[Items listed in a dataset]
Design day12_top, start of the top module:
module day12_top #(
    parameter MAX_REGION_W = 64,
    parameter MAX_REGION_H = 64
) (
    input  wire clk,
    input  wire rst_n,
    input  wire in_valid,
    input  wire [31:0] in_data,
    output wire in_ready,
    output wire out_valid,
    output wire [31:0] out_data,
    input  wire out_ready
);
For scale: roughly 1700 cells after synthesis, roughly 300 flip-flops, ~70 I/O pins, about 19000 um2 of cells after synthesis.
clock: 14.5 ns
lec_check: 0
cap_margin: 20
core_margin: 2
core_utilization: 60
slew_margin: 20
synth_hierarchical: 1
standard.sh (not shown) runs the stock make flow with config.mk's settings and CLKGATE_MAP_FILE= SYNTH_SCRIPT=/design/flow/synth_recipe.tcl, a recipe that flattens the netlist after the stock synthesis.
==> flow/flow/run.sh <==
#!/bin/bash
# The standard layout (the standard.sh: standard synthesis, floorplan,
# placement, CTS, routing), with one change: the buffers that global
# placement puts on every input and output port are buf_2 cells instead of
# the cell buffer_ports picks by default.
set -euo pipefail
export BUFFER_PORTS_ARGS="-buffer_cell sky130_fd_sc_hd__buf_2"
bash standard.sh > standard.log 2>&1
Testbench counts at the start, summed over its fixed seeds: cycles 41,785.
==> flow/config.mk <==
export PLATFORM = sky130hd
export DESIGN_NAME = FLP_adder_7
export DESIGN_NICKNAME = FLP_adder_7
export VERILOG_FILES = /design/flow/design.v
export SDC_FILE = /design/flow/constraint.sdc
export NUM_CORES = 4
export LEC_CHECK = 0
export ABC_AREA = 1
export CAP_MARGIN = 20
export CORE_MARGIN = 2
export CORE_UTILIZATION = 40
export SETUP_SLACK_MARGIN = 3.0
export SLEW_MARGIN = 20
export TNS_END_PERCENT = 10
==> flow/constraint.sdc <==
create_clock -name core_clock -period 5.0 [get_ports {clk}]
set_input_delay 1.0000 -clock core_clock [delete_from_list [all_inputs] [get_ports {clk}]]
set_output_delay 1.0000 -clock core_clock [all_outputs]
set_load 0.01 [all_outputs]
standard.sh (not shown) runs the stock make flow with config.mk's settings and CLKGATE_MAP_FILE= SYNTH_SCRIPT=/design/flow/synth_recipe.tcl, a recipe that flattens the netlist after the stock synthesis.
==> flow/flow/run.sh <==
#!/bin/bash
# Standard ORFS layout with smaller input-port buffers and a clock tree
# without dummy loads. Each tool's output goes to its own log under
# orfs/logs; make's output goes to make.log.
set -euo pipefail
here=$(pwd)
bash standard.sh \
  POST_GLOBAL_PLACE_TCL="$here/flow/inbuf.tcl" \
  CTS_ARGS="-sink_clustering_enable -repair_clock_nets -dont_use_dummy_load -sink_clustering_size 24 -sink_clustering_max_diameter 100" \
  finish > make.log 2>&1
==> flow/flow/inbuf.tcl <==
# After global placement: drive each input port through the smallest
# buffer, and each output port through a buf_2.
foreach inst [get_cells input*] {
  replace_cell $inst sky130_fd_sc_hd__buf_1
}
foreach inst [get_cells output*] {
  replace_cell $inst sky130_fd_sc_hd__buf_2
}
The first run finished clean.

**AIM OF THE TASK**
Return all of the entries above exactly as they stand.

**TASK OUTPUT**
Design day12_top, start of the top module:
module day12_top #(
    parameter MAX_REGION_W = 64,
    parameter MAX_REGION_H = 64
) (
    input  wire clk,
    input  wire rst_n,
    input  wire in_valid,
    input  wire [31:0] in_data,
    output wire in_ready,
    output wire out_valid,
    output wire [31:0] out_data,
    input  wire out_ready
);
For scale: roughly 1700 cells after synthesis, roughly 300 flip-flops, ~70 I/O pins, about 19000 um2 of cells after synthesis.
clock: 14.5 ns
lec_check: 0
cap_margin: 20
core_margin: 2
core_utilization: 60
slew_margin: 20
synth_hierarchical: 1
standard.sh (not shown) runs the stock make flow with config.mk's settings and CLKGATE_MAP_FILE= SYNTH_SCRIPT=/design/flow/synth_recipe.tcl, a recipe that flattens the netlist after the stock synthesis.
==> flow/flow/run.sh <==
#!/bin/bash
# The standard layout (the standard.sh: standard synthesis, floorplan,
# placement, CTS, routing), with one change: the buffers that global
# placement puts on every input and output port are buf_2 cells instead of
# the cell buffer_ports picks by default.
set -euo pipefail
export BUFFER_PORTS_ARGS="-buffer_cell sky130_fd_sc_hd__buf_2"
bash standard.sh > standard.log 2>&1
Testbench counts at the start, summed over its fixed seeds: cycles 41,785.
==> flow/config.mk <==
export PLATFORM = sky130hd
export DESIGN_NAME = FLP_adder_7
export DESIGN_NICKNAME = FLP_adder_7
export VERILOG_FILES = /design/flow/design.v
export SDC_FILE = /design/flow/constraint.sdc
export NUM_CORES = 4
export LEC_CHECK = 0
export ABC_AREA = 1
export CAP_MARGIN = 20
export CORE_MARGIN = 2
export CORE_UTILIZATION = 40
export SETUP_SLACK_MARGIN = 3.0
export SLEW_MARGIN = 20
export TNS_END_PERCENT = 10
==> flow/constraint.sdc <==
create_clock -name core_clock -period 5.0 [get_ports {clk}]
set_input_delay 1.0000 -clock core_clock [delete_from_list [all_inputs] [get_ports {clk}]]
set_output_delay 1.0000 -clock core_clock [all_outputs]
set_load 0.01 [all_outputs]
standard.sh (not shown) runs the stock make flow with config.mk's settings and CLKGATE_MAP_FILE= SYNTH_SCRIPT=/design/flow/synth_recipe.tcl, a recipe that flattens the netlist after the stock synthesis.
==> flow/flow/run.sh <==
#!/bin/bash
# Standard ORFS layout with smaller input-port buffers and a clock tree
# without dummy loads. Each tool's output goes to its own log under
# orfs/logs; make's output goes to make.log.
set -euo pipefail
here=$(pwd)
bash standard.sh \
  POST_GLOBAL_PLACE_TCL="$here/flow/inbuf.tcl" \
  CTS_ARGS="-sink_clustering_enable -repair_clock_nets -dont_use_dummy_load -sink_clustering_size 24 -sink_clustering_max_diameter 100" \
  finish > make.log 2>&1
==> flow/flow/inbuf.tcl <==
# After global placement: drive each input port through the smallest
# buffer, and each output port through a buf_2.
foreach inst [get_cells input*] {
  replace_cell $inst sky130_fd_sc_hd__buf_1
}
foreach inst [get_cells output*] {
  replace_cell $inst sky130_fd_sc_hd__buf_2
}
The first run finished clean.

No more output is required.